Un sudor frío empapó la frente de Dantès. Hasta ese día, ¡y durante cuánto tiempo!, había evitado hablar con Faria de ese tesoro, fuente de la acusación de locura que pesaba sobre el pobre abate; con su delicadeza instintiva, Dantès había preferido no tocar esa cuerda tan dolorosamente vibrante; y, por su parte, Faria se había callado. Dantès había tomado el silencio del anciano como una vuelta a la razón; hoy, esas palabras que se le escapaban a Faria después de una crisis tan penosa parecían anunciar una grave recaída en su alienación mental.

—¿Su tesoro? —balbuceó Dantès.

Faria sonrió.

—Sí —dijo—; tiene usted un noble corazón en todos los sentidos, Edmond, y comprendo por su palidez y su temblor lo que se le pasa por la cabeza en este momento. No, esté usted tranquilo, no estoy loco. Ese tesoro existe, Dantès, y si a mí no me ha sido dado poseerlo, usted lo poseerá. Nadie ha querido ni escucharme, ni creerme porque me creían loco; pero usted, que debe ya saber que no lo estoy, escúcheme, y me creerá después si usted quiere.
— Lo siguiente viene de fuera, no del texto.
[src/hw/rtl/scsa_pkg.sv]
// ---------------------------------------------------------------------------
// scsa_pkg
// shared types and codes of the size class slab allocator
// ---------------------------------------------------------------------------
`default_nettype none
package scsa_pkg;

	// result status codes
	localparam logic [1:0] STATUS_ALLOC   = 2'd0;
	localparam logic [1:0] STATUS_TOO_BIG = 2'd1;
	localparam logic [1:0] STATUS_NO_POOL = 2'd2;
	localparam logic [1:0] STATUS_FREED   = 2'd3;

	// operation codes
	localparam logic OP_ALLOC = 1'b0;
	localparam logic OP_FREE  = 1'b1;

	// configuration register indexes
	localparam logic [1:0] REG_BLOCK_BYTES  = 2'd0;
	localparam logic [1:0] REG_HEADER_BYTES = 2'd1;
	localparam logic [1:0] REG_TOP_LEVEL    = 2'd2;

	// classifier status toward the sequencer
	typedef struct packed {
		logic done;
		logic too_big;
	} cls_stat_t;

endpackage
`default_nettype wire

[src/hw/rtl/scsa_classify.sv]
// ---------------------------------------------------------------------------
// scsa_classify
// size class search: one shift and compare per cycle
// ---------------------------------------------------------------------------
`default_nettype none
module scsa_classify #(
	parameter int LEVELS = 8
) (
	input  wire                                   clk,
	input  wire                                   arst_n,
	input  wire                                   start,
	input  wire  [19:0]                           request_len,
	input  wire  [15:0]                           block_bytes,
	input  wire  [7:0]                            header_bytes,
	input  wire  [((LEVELS > 1) ? $clog2(LEVELS) : 1)-1:0] eff_top,
	output scsa_pkg::cls_stat_t                   stat,
	output logic [((LEVELS > 1) ? $clog2(LEVELS) : 1)-1:0] cls
);
	localparam int LW = (LEVELS > 1) ? $clog2(LEVELS) : 1;
	localparam int CW = (16 + LEVELS > 21) ? 16 + LEVELS : 21;

	logic          busy_q;
	logic [20:0]   sm1_q;
	logic [CW-1:0] dsh_q;
	logic [LW-1:0] cls_q;
	logic [20:0]   sum;
	logic [15:0]   div;
	logic          ge;

	assign sum = 21'(request_len) + 21'(header_bytes);
	assign div = (block_bytes == 16'd0) ? 16'd1 : block_bytes;
	assign ge  = CW'(sm1_q) >= dsh_q;

	assign stat.done    = busy_q && (!ge || cls_q == eff_top);
	assign stat.too_big = ge;
	assign cls          = cls_q;

	always_ff @(posedge clk or negedge arst_n) begin
		if (!arst_n) begin
			busy_q <= 1'b0;
		end else if (start) begin
			busy_q <= 1'b1;
		end else if (stat.done) begin
			busy_q <= 1'b0;
		end
	end

	always_ff @(posedge clk) begin
		if (start) begin
			sm1_q <= (sum == 21'd0) ? 21'd0 : sum - 21'd1;
			dsh_q <= CW'(div) << 1;
			cls_q <= '0;
		end else if (busy_q && ge && cls_q != eff_top) begin
			cls_q <= cls_q + LW'(1);
			dsh_q <= dsh_q << 1;
		end
	end

endmodule
`default_nettype wire
### src/hw/rtl/slps_pkg.sv
// Shared constants and helper functions for the scatter list block-shift core.
package slps_pkg;

  localparam int ADDR_W    = 64;
  localparam int LEN_W     = 32;
  localparam int SHIFT_W   = 6;
  localparam int BSHIFT_W  = 5;
  localparam int COUNT_W   = 52;
  localparam int CFG_IDX_W = 1;
  localparam int CFG_W     = 64;

  // Running shift before any break lowers it.
  localparam logic [SHIFT_W-1:0] MAX_SHIFT = SHIFT_W'(31);

  // Configuration register indexes.
  localparam logic [CFG_IDX_W-1:0] REG_MIN_PAGE_SHIFT = CFG_IDX_W'(0);
  localparam logic [CFG_IDX_W-1:0] REG_VIRT_START     = CFG_IDX_W'(1);

  localparam logic [BSHIFT_W-1:0] MIN_PAGE_SHIFT_RST = BSHIFT_W'(12);

  // Trailing zero count; result is meaningless for v == 0.
  function automatic logic [SHIFT_W-1:0] low_zeros(input logic [ADDR_W-1:0] v);
    logic [SHIFT_W-1:0] n;
    n = '0;
    for (int i = ADDR_W - 1; i >= 0; i--) begin
      if (v[i]) begin
        n = SHIFT_W'(i);
      end
    end
    return n;
  endfunction

  // Mask of the low s bits.
  function automatic logic [ADDR_W-1:0] low_mask(input logic [SHIFT_W-1:0] s);
    return ~({ADDR_W{1'b1}} << s);
  endfunction

endpackage

### src/hw/rtl/slps_if.sv
// Handshake channels for scatter entries and block-shift results.
interface slps_seg_if;
  logic                          valid;
  logic                          ready;
  logic [slps_pkg::ADDR_W-1:0]   seg_addr;
  logic [slps_pkg::LEN_W-1:0]    seg_len;
  logic                          last_seg;

  modport source (output valid, seg_addr, seg_len, last_seg, input ready);
  modport sink   (input valid, seg_addr, seg_len, last_seg, output ready);
endinterface

interface slps_res_if;
  logic                          valid;
  logic                          ready;
  logic [slps_pkg::BSHIFT_W-1:0] xlat_shift;
  logic [slps_pkg::COUNT_W-1:0]  mtt_count;
  logic                          count_valid;
  logic                          misaligned;

  modport source (output valid, xlat_shift, mtt_count, count_valid, misaligned, input ready);
  modport sink   (input valid, xlat_shift, mtt_count, count_valid, misaligned, output ready);
endinterface

### src/hw/rtl/scatter_list_translation_page_size_core.sv
// Top level: block-shift and translation entry count for one scattered memory region.
//
// Scatter entries of a region arrive one word per cycle on seg while seg.ready
// is high; the word with last_seg set closes the region and yields one result
// word on res. Words without last_seg give no result. Every entry is taken
// when seg.ready is high: the running state (shift, end of the current
// contiguous run, summed length, region start) is updated by two 64-bit adds,
// the break compare, the shift compares and three trailing-zero counts.
// Closing a region goes through a snapshot register, a padding-add register
// and an output register that takes the shift and remainder test, so seg keeps
// accepting one word per cycle while a finished result waits; seg.ready drops
// only when all three finishing stages are full and res is stalled.
// Configuration (min_page_shift, virt_start) is written through
// wr_en/wr_index/wr_data and takes effect on the next entry.
module scatter_list_translation_page_size_core (
  input  logic                             clk,
  input  logic                             rst,
  input  logic                             wr_en,
  input  logic [slps_pkg::CFG_IDX_W-1:0]   wr_index,
  input  logic [slps_pkg::CFG_W-1:0]       wr_data,
  slps_seg_if.sink                         seg,
  slps_res_if.source                       res
);

  localparam int AW = slps_pkg::ADDR_W;
  localparam int SW = slps_pkg::SHIFT_W;
  localparam int BW = slps_pkg::BSHIFT_W;

  // Configuration registers
  logic [BW-1:0] min_page_shift;
  logic [AW-1:0] virt_start;

  // Running region state; tot_len is closed runs plus the open run.
  logic          first_pending, first_pending_next;
  logic          stopped, stopped_next;
  logic [SW-1:0] cur_shift, cur_shift_next;
  logic [AW-1:0] run_end, run_end_next;
  logic [AW-1:0] region_start, region_start_next;
  logic [AW-1:0] tot_len, tot_len_next;

  // Finish stage 1: snapshot of the closed region
  logic          b_valid;
  logic          b_stopped;
  logic [SW-1:0] b_shift;
  logic [BW-1:0] b_minsh;
  logic [AW-1:0] b_end;
  logic [AW-1:0] b_tot;
  logic [AW-1:0] b_region;

  // Finish stage 2: padded total
  logic          c_valid;
  logic          c_stopped;
  logic [SW-1:0] c_shift;
  logic [BW-1:0] c_shown;
  logic [AW-1:0] c_total;

  logic o_ready, c_ready, b_ready;
  logic accept;

  assign o_ready   = !res.valid || res.ready;
  assign c_ready   = !c_valid || o_ready;
  assign b_ready   = !b_valid || c_ready;
  assign seg.ready = b_ready;
  assign accept    = seg.valid && seg.ready;

  // Configuration writes
  always_ff @(posedge clk) begin
    if (rst) begin
      min_page_shift <= slps_pkg::MIN_PAGE_SHIFT_RST;
      virt_start     <= '0;
    end else if (wr_en) begin
      unique case (wr_index)
        slps_pkg::REG_MIN_PAGE_SHIFT: min_page_shift <= wr_data[BW-1:0];
        slps_pkg::REG_VIRT_START:     virt_start     <= wr_data[AW-1:0];
        default: ;
      endcase
    end
  end

  // Entry datapath
  logic [AW-1:0] len64;
  logic [AW-1:0] diff;
  logic [SW-1:0] tz_diff, tz_addr, tz_end;
  logic [SW-1:0] first_shift, s_addr, s_brk;
  logic          brk;
  logic [AW-1:0] end_sum, tot_sum;

  assign len64   = {{(AW - slps_pkg::LEN_W){1'b0}}, seg.seg_len};
  // Virtual start is page aligned before the compare.
  assign diff    = (virt_start & ~slps_pkg::low_mask({1'b0, min_page_shift})) ^ seg.seg_addr;
  assign tz_diff = slps_pkg::low_zeros(diff);
  assign tz_addr = slps_pkg::low_zeros(seg.seg_addr);
  assign tz_end  = slps_pkg::low_zeros(run_end);

  // All-zero difference keeps the maximum shift.
  assign first_shift = (diff != '0 && tz_diff < slps_pkg::MAX_SHIFT) ?
                       tz_diff : slps_pkg::MAX_SHIFT;

  // A break lowers the shift to the alignment of the new start and old end.
  assign brk    = run_end != seg.seg_addr;
  assign s_addr = (seg.seg_addr != '0 && tz_addr < cur_shift) ? tz_addr : cur_shift;
  assign s_brk  = (run_end != '0 && tz_end < s_addr) ? tz_end : s_addr;

  assign end_sum = ((first_pending || brk) ? seg.seg_addr : run_end) + len64;
  assign tot_sum = (first_pending ? '0 : tot_len) + len64;

  always_comb begin
    first_pending_next = first_pending;
    stopped_next       = stopped;
    cur_shift_next     = cur_shift;
    run_end_next       = run_end;
    region_start_next  = region_start;
    tot_len_next       = tot_len;
    priority if (first_pending) begin
      cur_shift_next     = first_shift;
      region_start_next  = seg.seg_addr;
      run_end_next       = end_sum;
      tot_len_next       = tot_sum;
      stopped_next       = 1'b0;
      first_pending_next = 1'b0;
    end else if (!stopped) begin
      if (brk) begin
        cur_shift_next = s_brk;
        if (s_brk <= {1'b0, min_page_shift}) begin
          stopped_next = 1'b1;
        end else begin
          run_end_next = end_sum;
          tot_len_next = tot_sum;
        end
      end else begin
        run_end_next = end_sum;
        tot_len_next = tot_sum;
      end
    end else begin
      // Stopped region: entries up to the closing one change nothing.
    end
    if (seg.last_seg) begin
      first_pending_next = 1'b1;
    end
  end

  always_ff @(posedge clk) begin
    if (rst) begin
      first_pending <= 1'b1;
      stopped       <= 1'b0;
      cur_shift     <= slps_pkg::MAX_SHIFT;
      run_end       <= '0;
      region_start  <= '0;
      tot_len       <= '0;
    end else if (accept) begin
      first_pending <= first_pending_next;
      stopped       <= stopped_next;
      cur_shift     <= cur_shift_next;
      run_end       <= run_end_next;
      region_start  <= region_start_next;
      tot_len       <= tot_len_next;
    end
  end

  // Finish stage 1: capture the closed region
  always_ff @(posedge clk) begin
    if (rst) begin
      b_valid <= 1'b0;
    end else if (b_ready) begin
      b_valid <= accept && seg.last_seg;
    end
  end

  always_ff @(posedge clk) begin
    if (b_ready) begin
      b_stopped <= stopped_next;
      b_shift   <= cur_shift_next;
      b_minsh   <= min_page_shift;
      b_end     <= run_end_next;
      b_tot     <= tot_len_next;
      b_region  <= region_start_next;
    end
  end

  // Finish stage 2: pad the first run down and the last run up to whole blocks
  logic [AW-1:0] b_mask, pad_head, pad_tail;

  assign b_mask   = slps_pkg::low_mask(b_shift);
  assign pad_head = b_region & b_mask;
  assign pad_tail = ((b_mask + AW'(1)) - (b_end & b_mask)) & b_mask;

  always_ff @(posedge clk) begin
    if (rst) begin
      c_valid <= 1'b0;
    end else if (c_ready) begin
      c_valid <= b_valid;
    end
  end

  always_ff @(posedge clk) begin
    if (c_ready) begin
      c_stopped <= b_stopped;
      c_shift   <= b_shift;
      c_shown   <= (b_shift < {1'b0, b_minsh}) ? b_minsh : b_shift[BW-1:0];
      c_total   <= b_tot + pad_head + pad_tail;
    end
  end

  // Output register: count and remainder test
  logic [AW-1:0] c_count;
  logic          c_rem;

  assign c_count = c_total >> c_shift;
  assign c_rem   = |(c_total & slps_pkg::low_mask(c_shift));

  always_ff @(posedge clk) begin
    if (rst) begin
      res.valid <= 1'b0;
    end else if (o_ready) begin
      res.valid <= c_valid;
    end
  end

  always_ff @(posedge clk) begin
    if (o_ready) begin
      res.xlat_shift  <= c_shown;
      res.mtt_count   <= c_stopped ? '0 : c_count[slps_pkg::COUNT_W-1:0];
      res.count_valid <= !c_stopped;
      res.misaligned  <= !c_stopped && c_rem;
    end
  end

endmodule

### src/flat_wrapper.sv
// flat-port wrapper written by rule: the top's interface ports become plain ports
module scatter_list_translation_page_size_core_flat 
  (clk, rst, wr_en, wr_index, wr_data, seg_valid, seg_seg_addr, seg_seg_len, seg_last_seg, seg_ready, res_valid, res_xlat_shift, res_mtt_count, res_count_valid, res_misaligned, res_ready);
  slps_seg_if seg_i ();
  slps_res_if res_i ();
  input  logic clk;
  input  logic rst;
  input  logic wr_en;
  input  logic [slps_pkg::CFG_IDX_W-1:0] wr_index;
  input  logic [slps_pkg::CFG_W-1:0] wr_data;
  input wire logic [$bits(seg_i.valid)-1:0] seg_valid;
  input wire logic [$bits(seg_i.seg_addr)-1:0] seg_seg_addr;
  input wire logic [$bits(seg_i.seg_len)-1:0] seg_seg_len;
  input wire logic [$bits(seg_i.last_seg)-1:0] seg_last_seg;
  output wire logic [$bits(seg_i.ready)-1:0] seg_ready;
  output wire logic [$bits(res_i.valid)-1:0] res_valid;
  output wire logic [$bits(res_i.xlat_shift)-1:0] res_xlat_shift;
  output wire logic [$bits(res_i.mtt_count)-1:0] res_mtt_count;
  output wire logic [$bits(res_i.count_valid)-1:0] res_count_valid;
  output wire logic [$bits(res_i.misaligned)-1:0] res_misaligned;
  input wire logic [$bits(res_i.ready)-1:0] res_ready;
  assign seg_i.valid = seg_valid;
  assign seg_i.seg_addr = seg_seg_addr;
  assign seg_i.seg_len = seg_seg_len;
  assign seg_i.last_seg = seg_last_seg;
  assign seg_ready = seg_i.ready;
  assign res_valid = res_i.valid;
  assign res_xlat_shift = res_i.xlat_shift;
  assign res_mtt_count = res_i.mtt_count;
  assign res_count_valid = res_i.count_valid;
  assign res_misaligned = res_i.misaligned;
  assign res_i.ready = res_ready;
  scatter_list_translation_page_size_core u_core (.clk(clk), .rst(rst), .wr_en(wr_en), .wr_index(wr_index), .wr_data(wr_data), .seg(seg_i), .res(res_i));
endmodule
### config.mk
export PLATFORM = sky130hd
export DESIGN_NAME = scatter_list_translation_page_size_core_flat
export DESIGN_NICKNAME = d
export VERILOG_FILES = /design/src/hw/rtl/slps_pkg.sv /design/src/hw/rtl/slps_if.sv /design/src/hw/rtl/scatter_list_translation_page_size_core.sv /design/src/flat_wrapper.sv
export SDC_FILE = /design/constraint.sdc
export NUM_CORES = 2
export LEC_CHECK = 0
export ABC_AREA = 1
export CAP_MARGIN = 10
export CORE_MARGIN = 3
export CORE_UTILIZATION = 61
export CTS_CLUSTER_SIZE = 10
export DETAILED_ROUTE_END_ITERATION = 16
export DONT_BUFFER_PORTS = 1
export PLACE_DENSITY = 0.77
export SLEW_MARGIN = 20
export SYNTH_ARGS = -nofsm -noshare
export SYNTH_HDL_FRONTEND = slang
export SYNTH_SLANG_ARGS = --single-unit
### constraint.sdc
create_clock -name clk -period 20.3 [get_ports clk]
set_input_delay 4.06 -clock clk [delete_from_list [all_inputs] [get_ports clk]]
set_output_delay 4.06 -clock clk [all_outputs]
set_load 0.03 [all_outputs]
; ---- Yosys cells after proc, flatten, opt, wreduce, memory -nomap -nowiden
; Index checks and enable logic that the tools add are counted.
[totals]
ram_bits = 0
latch_bits = 0
out_inout_bits = 61
ff_bits = 611
mem_count = 0
romBits = 0
[op_classes]
addsub = 6
eq_ne = 1
n_shift = 4
n_mux = 215
mul = 0
div = 0
n_reduce_logical = 20
bitwise = 11
order_cmp = 5
[op_table]
columns = op, n
row1 = two-way mux 6 bit, 198
row2 = two-way mux 64 bit, 11
row3 = bitwise AND 64 bit, 5
row4 = inverter 64 bit, 4
row5 = nonzero test 64 bit, 3
row6 = adder 64 x 32 -> 64 bit, 2
row7 = adder 64 bit, 2
row8 = << shifter 64 x 6 -> 64 bit (first input constant), 2
row9 = adder 64 x 1 -> 64 bit (second input constant), 1
row10 = inequality test 64 bit, 1
row11 = OR reduction 64 bit, 1
row12 = << shifter 64 x 5 -> 64 bit (first input constant), 1
row13 = >> shifter 64 x 6 -> 52 bit, 1
row14 = subtractor 64 bit, 1
row15 = bitwise XOR 64 bit, 1
row16 = less-than comparator 6 bit, 2
row17 = <= comparator 6 x 5 -> 1 bit, 1
row18 = logical AND 1 bit, 6
row19 = less-than comparator 6 x 5 -> 1 bit, 1
row20 = less-than comparator 6 x 5 -> 1 bit (second input constant), 1
row21 = two-way mux 1 bit, 5
row22 = two-way mux 5 bit, 1
row23 = zero test 1 bit, 4
row24 = logical OR 1 bit, 4
row25 = other kinds (2), 3

; ---- Longest topological paths before layout
[depth]
ltp_word = 75
ltp_mapped = 99

; ---- Worst setup path after synthesis
; No wires, ideal clock.
[synth_timing]
kind = in2out
start = in res_ready
end = out seg_ready
n_path_buf = 0
arrival_time_ns = 10.109
path_stages = 4
setup_slack_ns = 6.131
t_required_ns = 16.240
path_cell_list = inv_1 -> nand2_1 -> nor2_1 -> nand2_1
[synth_via]
elab_chain_cells = 3
[synth_rtl]
columns = item, line_no
row1 = start: declaration, flat_wrapper.sv:21  ; input wire logic [$bits(res_i.ready)-1:0] res_ready;
row2 = logical OR 1 bit, scatter_list_translation_page_size_core.sv:60  ; assign o_ready = !res.valid || res.ready;
row3 = net u_core.o_ready, scatter_list_translation_page_size_core.sv:57  ; logic o_ready, c_ready, b_ready;
row4 = logical OR 1 bit, scatter_list_translation_page_size_core.sv:61  ; assign c_ready = !c_valid || o_ready;
row5 = logical OR 1 bit, scatter_list_translation_page_size_core.sv:62  ; assign b_ready = !b_valid || c_ready;
row6 = end: declaration, flat_wrapper.sv:15  ; output wire logic [$bits(seg_i.ready)-1:0] seg_ready;
; The timed path passes the listed nets, and every way through them passes these cells.

; ---- Final worst setup path
[layout_timing]
start = in seg_seg_addr[61]
end = reg u_core.run_end[36]
[layout_via]
elab_chain_cells = 73
elab_cells_between_ends = 78
[layout_rtl]
columns = item, line_no
row1 = start: declaration, flat_wrapper.sv:12  ; input wire logic [$bits(seg_i.seg_addr)-1:0] seg_seg_addr;
row2 = two-way mux 6 bit (62 in series), slps_pkg.sv:26  ; if (v[i]) begin
row3 = less-than comparator 6 bit, scatter_list_translation_page_size_core.sv:101  ; assign s_addr = (seg.seg_addr != '0 && tz_addr < cur_shift) ? tz_addr : cur_shift;
row4 = logical AND 1 bit, scatter_list_translation_page_size_core.sv:101
row5 = two-way mux 6 bit, scatter_list_translation_page_size_core.sv:101
row6 = less-than comparator 6 bit, scatter_list_translation_page_size_core.sv:102  ; assign s_brk = (run_end != '0 && tz_end < s_addr) ? tz_end : s_addr;
row7 = logical AND 1 bit, scatter_list_translation_page_size_core.sv:102
row8 = two-way mux 6 bit, scatter_list_translation_page_size_core.sv:102
row9 = <= comparator 6 x 5 -> 1 bit, scatter_list_translation_page_size_core.sv:124  ; if (s_brk <= {1'b0, min_page_shift}) begin
row10 = two-way mux 64 bit, scatter_list_translation_page_size_core.sv:124
row11 = two-way mux 64 bit, scatter_list_translation_page_size_core.sv:122  ; if (brk) begin
row12 = two-way mux 64 bit, scatter_list_translation_page_size_core.sv:121  ; end else if (!stopped) begin
row13 = two-way mux 64 bit *, scatter_list_translation_page_size_core.sv:114  ; priority if (first_pending) begin
row14 = end signal: assignment, scatter_list_translation_page_size_core.sv:154  ; run_end <= run_end_next;
row15 = end: declaration, scatter_list_translation_page_size_core.sv:37  ; logic [AW-1:0] run_end, run_end_next;
; Every way passes the cells marked *; elsewhere a longest branch is shown, timed or not.
; A chain may end at the register's enable or synchronous reset.

==> summary.md <==
| Metric | Value |
|---|---|
| Status | `completed` |
| Most Crowded Layer GR | `met2` |
| Ys Warns | `0` |
| Fin nets | `6497` |
| Die W | `275 µm` |
| CP peak stage delay | `0.66 ns` |
| Most frequent CP cell | `nand2_1` |
| Element type at the critical path end | `flop` |
| Ys flop type | `edfxtp_1` |
| R2r setup slk | `9.75 ns` |
| R2R Path Start | `u_core.b_shift[4]` |
| Drt first-iter violations | `4466` |
| VDD IR max | `0.0877 mV` |
| Yosys reg bits | `608` |
| Leakage | `22.5 nW` |
| Clock root cell | `clkbuf_16` |
| Max Cap Viol | `0` |
| CP max-delay cell | `nand2_1` |
| Rel. slew slack | `0.269` |
| Final cycle utilization of the critical path | `0.591` |
| RSZ-0062 raised after global routing | `no` |
| Antenna violations before repair | `1` |
| Ys async rst share | `0` |
| Reg-to-Reg End | `u_core.c_total[63]` |
| CP max FO | `54` |
| Post-Route WL | `141 mm` |
| P&R area growth vs syn | `5.89%` |
| Final Critical Period | `12.01 ns` |
| Clock tree buffer depth | `3` |
| Final worst setup slack | `8.29 ns` |
| CP bufs+invs | `2` |
| Overflow after GRT | `0` |
| Row cnt | `97` |
| Worst slack, placed | `7.69 ns` |
| Die Y | `275 µm` |
| Port buffer count | `0` |
| Synth Instances | `6226` |
| Post-CTS setup buffers | `0` |
| TNS Setup | `0 ns` |
| Global Route met2 Usage | `0.556` |
| PD cells | `89.4 nW/µm²` |
| Final std cells w/o fill | `7050` |
| Clk sinks | `608` |
| Clock Latency Late Sink | `0.64 ns` |
| Sequential cell area fraction in the yosys report | `0.353` |
| Placed Instances | `6922` |
| Mapped Area | `44000 µm²` |
| Post-cts repair resize count | `0` |
| Initial core utilization | `0.622` |
| Vias | `41177` |
| Worst setup SP type | `primary input` |
| Drt wl/cell | `20.1 µm` |
| Critical path required time | `20.82 ns` |
| Layout cells sized above 1 | `0.0399` |
| H-tree level count | `3` |
| First-pass GRT wire length | `213 mm` |
| CP top delay family | `simple AND/OR/NAND/NOR gates` |
| Largest net degree at the start of global routing | `145` |
| Tot GR Track Use | `0.367` |
| Yosys cell types | `67` |
| Vias per Instance | `5.84` |
| Clk_skew | `0.0329 ns` |
| Overall power | `0.00417 W` |
| Hold worst-path end | `u_core.region_start[46]` |
| Met3 Usage GRT | `0.0811` |
| Post-synth EDFFs | `337` |
| Avg Cell Area, Syn | `7.07 µm²` |
| Final setup vio count | `0` |
| DRC | `0` |
| Hold WC Path Type | `reg -> reg` |
| Clock transition at path regs | `0.05 ns` |
| M1 GR Usage | `0.504` |
| Vias in the first global route | `37039` |
| Final antenna-violating net count | `0` |
| Hold buffers post-CTS | `0` |
| Critical path class | `in -> reg` |
| Routability-driven placement congestion ratio | `1.03` |
| N_diodes | `0` |
| DRT Pass-1 Iters | `6` |
| Highest clock rate | `83.3 MHz` |
| Hold Crit Start | `u_core.region_start[46]` |
| Worst Tran Pin Value | `1.09 ns` |
| Io pins | `228` |
| R2R depth | `62` |
| Arrival @ worst endpoint | `12.53 ns` |
| Final Hold Viols | `0` |
| Worst Hold Depth | `2` |
| DIE AREA | `75400 µm²` |
| Core Area | `70800 µm²` |
| Slew Viols, Final | `0` |
| HPWL after DPL | `109 mm` |
| Total clock buffers created by CTS | `74` |
| TritonCTS clock tree | `yes` |
report_power, final:
group / internal [W] / switching, W / total, W
registers: 0.00151 / 0.000227 / 0.00174
logic: 0.000374 / 0.000794 / 0.00117
clock network: 0.000731 / 0.000530 / 0.00126
worst max-delay path by stage:
stage / startpoint / to / slack (ns) / cells past startpoint
after floorplan: res_ready / seg_ready / 6.13 / 4
after global placement: seg_seg_addr[61] / u_core.tot_len[6] / 7.79 / 92
after detailed placement: seg_seg_addr[61] / u_core.run_end[23] / 7.69 / 92
after CTS: seg_seg_addr[61] / u_core.run_end[23] / 8.31 / 92
after global routing: seg_seg_addr[61] / u_core.run_end[11] / 6.80 / 92
final: seg_seg_addr[61] / u_core.run_end[36] / 8.29 / 92
layout by cell type, fill, tap and decap left out, drive strengths merged, types with 176 or more instances in the layout:
cell,n
nand2,1373
inv,1017
o21ai,781
nor2,610
a21oi,449
edfxtp,337
dfxtp,271
nand3,239
ha,205
xor2,176
metal layers:
metal	wire, µm	up-vias	share of wire
li1	-	19916	-
met1	57900	18751	0.41
met2	59900	2159	0.42
met3	16000	349	0.11
met4	7560	2	0.053
met5	13	-	0.000092
worst reg2reg max path, delay by kind of cell (launching register included):
| kind | cells | cell delay (ns) |
|---|---|---|
| compound gates | 22 | 4.16 |
| xor+xnor | 1 | 0.13 |
| fa+ha+maj | 3 | 1.05 |
| buf+inv | 23 | 2.29 |
| flops | 1 | 0.35 |
| simple gates | 13 | 2.32 |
«¡Ay!», murmuró Dantès para sí mismo, «¡ya ha recaído de nuevo! Sólo me faltaba esta desgracia».

Y después le dijo en voz alta:

—Amigo mío, la crisis tal vez le ha fatigado, ¿no querrá descansar un poco? Mañana, si lo desea, oiré su historia, pero hoy quiero cuidarle, eso es todo. Además —continuó, sonriendo—, un tesoro, ¿es que nos corre mucha prisa?

—¡Mucha, Edmond! —respondió el anciano—. ¡Quién sabe si mañana, o pasado mañana, tal vez, no me dé un tercer ataque! ¡Piense entonces que todo habrá acabado! Sí, es cierto, a menudo pensé con un amargo placer en esas riquezas, que harían la fortuna de diez familias, y que se perderían para todos esos hombres que me han perseguido: esa idea era mi venganza, venganza que saboreaba lentamente en las noches de mi calabozo y en la desesperación de mi cautiverio. Pero ahora que he perdonado al mundo, por amor a usted, ahora que le veo joven y lleno de futuro, ahora que pienso en toda la felicidad que puede resultar para usted el conocer esta revelación, me estremezco por el retraso y tiemblo por si no garantizo a un propietario tan digno como lo es usted la posesión de tantas riquezas ocultas.

Edmond volvió la cabeza suspirando.

—Usted persiste en su incredulidad, Edmond —prosiguió Faria—, ¿es que mi voz no le ha convencido? Veo que necesita pruebas. Pues bien, lea este papel que no he enseñado a nadie.

—Mañana, querido amigo —dijo Edmond, que no quería prestarse a la locura del anciano—; creo que estaba convenido en que no hablaríamos de ello hasta mañana.

—Hablaremos mañana, pero lea este papel hoy.

«No le irritemos», pensó Edmond.

Y cogiendo el papel, del que faltaba la mitad, consumida tal vez por algún accidente, leyó:

Este tesoro que puede ascender a dos

de escudos romanos en la parte más al

de la segunda abertura, el cual

declaro pertenecerle en todo pro

dero

25 de abril de 149

—Y bien —dijo Faria cuando el joven terminó de leerlo.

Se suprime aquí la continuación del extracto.